# TASK DIRECTIONS
For the entries below, repeat exactly each line starting with the one that contains "CORE_UTILIZATION = 50" and going on through the one that contains "Wire length grows by about 3.3%.", and no others.

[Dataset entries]
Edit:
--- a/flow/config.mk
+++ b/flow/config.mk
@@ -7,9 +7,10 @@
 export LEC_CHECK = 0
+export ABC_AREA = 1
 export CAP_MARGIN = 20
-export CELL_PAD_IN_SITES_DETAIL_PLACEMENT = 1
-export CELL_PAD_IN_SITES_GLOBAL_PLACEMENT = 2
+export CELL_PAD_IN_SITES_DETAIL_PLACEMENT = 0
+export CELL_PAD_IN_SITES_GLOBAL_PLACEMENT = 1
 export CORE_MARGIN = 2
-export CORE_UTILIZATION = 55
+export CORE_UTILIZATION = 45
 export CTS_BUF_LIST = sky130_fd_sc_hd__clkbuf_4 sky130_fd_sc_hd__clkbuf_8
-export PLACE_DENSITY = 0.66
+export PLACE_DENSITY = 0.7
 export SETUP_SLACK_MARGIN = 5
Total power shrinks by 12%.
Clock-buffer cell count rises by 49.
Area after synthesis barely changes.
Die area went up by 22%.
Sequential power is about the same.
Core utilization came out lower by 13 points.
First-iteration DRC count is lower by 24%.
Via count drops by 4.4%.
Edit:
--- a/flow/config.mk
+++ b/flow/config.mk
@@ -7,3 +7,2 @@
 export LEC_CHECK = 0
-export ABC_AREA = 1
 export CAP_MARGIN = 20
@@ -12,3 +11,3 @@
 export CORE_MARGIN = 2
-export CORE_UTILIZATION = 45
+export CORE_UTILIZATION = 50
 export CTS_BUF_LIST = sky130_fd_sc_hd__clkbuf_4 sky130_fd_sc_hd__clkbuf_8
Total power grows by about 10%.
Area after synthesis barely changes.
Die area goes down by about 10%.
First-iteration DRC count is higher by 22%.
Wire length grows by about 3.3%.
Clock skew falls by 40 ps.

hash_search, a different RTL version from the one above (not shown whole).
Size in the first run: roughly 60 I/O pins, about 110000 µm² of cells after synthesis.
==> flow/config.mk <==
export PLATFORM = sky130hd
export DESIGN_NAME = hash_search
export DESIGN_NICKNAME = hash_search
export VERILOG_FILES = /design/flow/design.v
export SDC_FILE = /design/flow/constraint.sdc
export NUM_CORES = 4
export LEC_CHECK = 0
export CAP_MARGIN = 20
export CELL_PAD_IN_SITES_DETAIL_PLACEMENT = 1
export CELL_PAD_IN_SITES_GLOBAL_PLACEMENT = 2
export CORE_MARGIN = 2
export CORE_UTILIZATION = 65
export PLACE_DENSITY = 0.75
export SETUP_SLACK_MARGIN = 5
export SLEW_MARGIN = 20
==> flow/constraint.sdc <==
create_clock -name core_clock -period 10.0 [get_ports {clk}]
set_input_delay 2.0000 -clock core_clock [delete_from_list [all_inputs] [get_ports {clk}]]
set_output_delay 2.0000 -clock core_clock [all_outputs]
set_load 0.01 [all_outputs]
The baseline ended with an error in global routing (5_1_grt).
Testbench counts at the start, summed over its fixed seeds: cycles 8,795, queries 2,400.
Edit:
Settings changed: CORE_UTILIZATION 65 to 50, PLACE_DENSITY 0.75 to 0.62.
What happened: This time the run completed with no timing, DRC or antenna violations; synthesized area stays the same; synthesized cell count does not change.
What follows belongs to an exercise in optimizing a design on an open flow for small area; a production flow would make more cautious choices. In this exercise RTL edits were held to simulation tests only and were not proved equivalent to the original. Power and IR drop assume default switching activity.

// apb_slave_mem
module apb_slave_mem #(
  parameter int ADDR_WIDTH  = 16,
  parameter int DATA_WIDTH  = 32,
  parameter int MEM_DEPTH   = 64,
  parameter int RO_BASE     = 48,
  parameter int WAIT_STATES = 2
) (
  input  logic                  pclk,
  input  logic                  preset_n,
  input  logic                  psel,
  input  logic                  penable,
  input  logic                  pwrite,
  input  logic [ADDR_WIDTH-1:0] paddr,
  input  logic [DATA_WIDTH-1:0] pwdata,
  output logic [DATA_WIDTH-1:0] prdata,
  output logic                  pready,
  output logic                  pslverr
);
Size: roughly 2600 cells after synthesis, about 1600 flip-flops, ~87 I/O pins.
==> flow/config.mk <==
export PLATFORM = sky130hd
export DESIGN_NAME = apb_slave_mem
export DESIGN_NICKNAME = apb_slave_mem
export VERILOG_FILES = /design/flow/design.v
export SDC_FILE = /design/flow/constraint.sdc
export NUM_CORES = 4
export LEC_CHECK = 0
export CAP_MARGIN = 0
export CORE_MARGIN = 2
export CORE_UTILIZATION = 40
export SLEW_MARGIN = 0
==> flow/constraint.sdc <==
create_clock -name core_clock -period 5.0 [get_ports {pclk}]
set_input_delay 1.0000 -clock core_clock [delete_from_list [all_inputs] [get_ports {pclk}]]
set_output_delay 1.0000 -clock core_clock [all_outputs]
set_load 0.01 [all_outputs]
standard.sh (not shown) runs the stock make flow with config.mk's settings and CLKGATE_MAP_FILE= SYNTH_SCRIPT=/design/flow/synth_recipe.tcl, a recipe that flattens the netlist after the stock synthesis.
==> flow/flow/run.sh <==
#!/bin/bash
# Own layout flow: the standard ORFS flow (standard.sh), with
#  - synthesis: synth_recipe.tcl unchanged except that the final abc mapping
#    uses an area-oriented script instead of abc_speed.script; registers,
#    flattening and renaming are as in the standard synthesis. Each script
#    in flow/abc_scripts.txt is tried and the one giving the smallest
#    synthesized area is kept;
#  - CTS without dummy loads, and the CTS, port buffer and repair settings
#    in flow/knobs.sh.
# Each tool's full output stays in orfs/logs/ (the synthesis trials' logs in
# trials/); make's output goes to make.log and trials/N/make.log.
set -euo pipefail
W=$(pwd)
mkdir -p "$W/areasynth" "$W/trials"
# synth.tcl with its abc call replaced by flow/abc_call.tcl
awk -v f="$W/flow/abc_call.tcl" '
  /^  log_cmd abc \{\*\}\$abc_args$/ { while ((getline l < f) > 0) print l; next }
  { print }' "$FLOW_HOME/scripts/synth.tcl" > "$W/areasynth/synth_core.tcl"
grep -q AREA_ABC_SCRIPT "$W/areasynth/synth_core.tcl"
sed "s|^source \$::env(SCRIPTS_DIR)/synth.tcl\$|source $W/areasynth/synth_core.tcl|" \
  "$W/synth_recipe.tcl" > "$W/areasynth/synth.tcl"
grep -q "areasynth/synth_core.tcl" "$W/areasynth/synth.tcl"

CTS="-sink_clustering_enable -repair_clock_nets -dont_use_dummy_load"
source "$W/flow/knobs.sh"
REPORTS="$W/orfs/reports/$FLOW_PLATFORM/apb_slave_mem/base"

run_std() {
  bash "$W/standard.sh" \
    SYNTH_SCRIPT="$W/areasynth/synth.tcl" \
    CTS_ARGS="$CTS $CTS_EXTRA" \
    "${EXTRA_VARS[@]}" \
    "$@"
}

# Synthesis trials: one per abc script.
best=""
best_area=""
n=0
while IFS= read -r script; do
  [[ -z "$script" ]] && continue
  n=$((n + 1))
  mkdir -p "$W/trials/$n"
  printf '%s\n' "$script" > "$W/trials/$n/area.abc"
  rm -rf "$W/orfs"
  export AREA_ABC_SCRIPT="$W/trials/$n/area.abc"
  if run_std synth > "$W/trials/$n/make.log" 2>&1; then
    area=$(awk '/Chip area for module/ {a=$NF} END {print a}' "$REPORTS/synth_stat.txt")
    cp "$REPORTS/synth_stat.txt" "$W/trials/$n/"
    echo "trial $n: area $area: $script" >> "$W/trials/summary.txt"
    if [[ -n "$area" ]] && { [[ -z "$best_area" ]] || awk -v a="$area" -v b="$best_area" 'BEGIN {exit !(a < b)}'; }; then
      best=$n
      best_area=$area
    fi
  else
    echo "trial $n: failed: $script" >> "$W/trials/summary.txt"
  fi
done < "$W/flow/abc_scripts.txt"
[[ -n "$best" ]]
echo "kept trial $best ($best_area)" >> "$W/trials/summary.txt"

# The layout, with the kept script.
rm -rf "$W/orfs"
export AREA_ABC_SCRIPT="$W/trials/$best/area.abc"
run_std finish > "$W/make.log" 2>&1
==> flow/flow/abc_scripts.txt <==
strash; dch; amap; topo
strash; dc2; dch; amap; topo
strash; dch -f; amap; topo
strash; balance; rewrite; refactor; balance; rewrite -z; refactor -z; dch; amap; topo
strash; dch; amap -F 2 -A 4; topo
strash; dc2; dch -f; amap; topo
==> flow/flow/knobs.sh <==
CTS_EXTRA="-sink_clustering_size 10 -sink_clustering_max_diameter 40 -buf_list sky130_fd_sc_hd__clkbuf_4"
EXTRA_VARS=(BUFFER_PORTS_ARGS="-buffer_cell sky130_fd_sc_hd__buf_1" REMOVE_ABC_BUFFERS=1)
Other scripts of this flow, unchanged in this note and not shown: flow/flow/abc_call.tcl
The starting point completed with no timing, DRC or antenna violations.
Next try:
--- a/flow/flow/abc_scripts.txt
+++ b/flow/flow/abc_scripts.txt
@@ -5,2 +5,6 @@
 strash; dch; amap -F 2 -A 4; topo
 strash; dc2; dch -f; amap; topo
+strash; dc2; dch -f; amap -F 3 -A 3; topo
+strash; dc2; dch -f; amap -F 4 -A 6; topo
+strash; dc2; dch -f; amap -F 2 -A 8; topo
+strash; dc2; dch -f; amap; topo; strash; dc2; dch -f; amap; topo
==> flow/flow/knobs.sh (replaced) <==
CTS_EXTRA="-sink_clustering_size 20 -sink_clustering_max_diameter 60 -buf_list sky130_fd_sc_hd__clkbuf_8"
EXTRA_VARS=(BUFFER_PORTS_ARGS="-buffer_cell sky130_fd_sc_hd__buf_1" REMOVE_ABC_BUFFERS=1)
After rerunning: Total power shrinks by about 0.7%; count of clock-buffer cells in the layout shrinks by 92; synthesized cell count shrinks by about 2%; hold slack improved by 150 ps; clock power shrinks by about 3%; sequential share of layout area grows by 0.34 points.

# EXERCISE OUTPUT
+export CORE_UTILIZATION = 50
 export CTS_BUF_LIST = sky130_fd_sc_hd__clkbuf_4 sky130_fd_sc_hd__clkbuf_8
Total power grows by about 10%.
Area after synthesis barely changes.
Die area goes down by about 10%.
First-iteration DRC count is higher by 22%.
Wire length grows by about 3.3%.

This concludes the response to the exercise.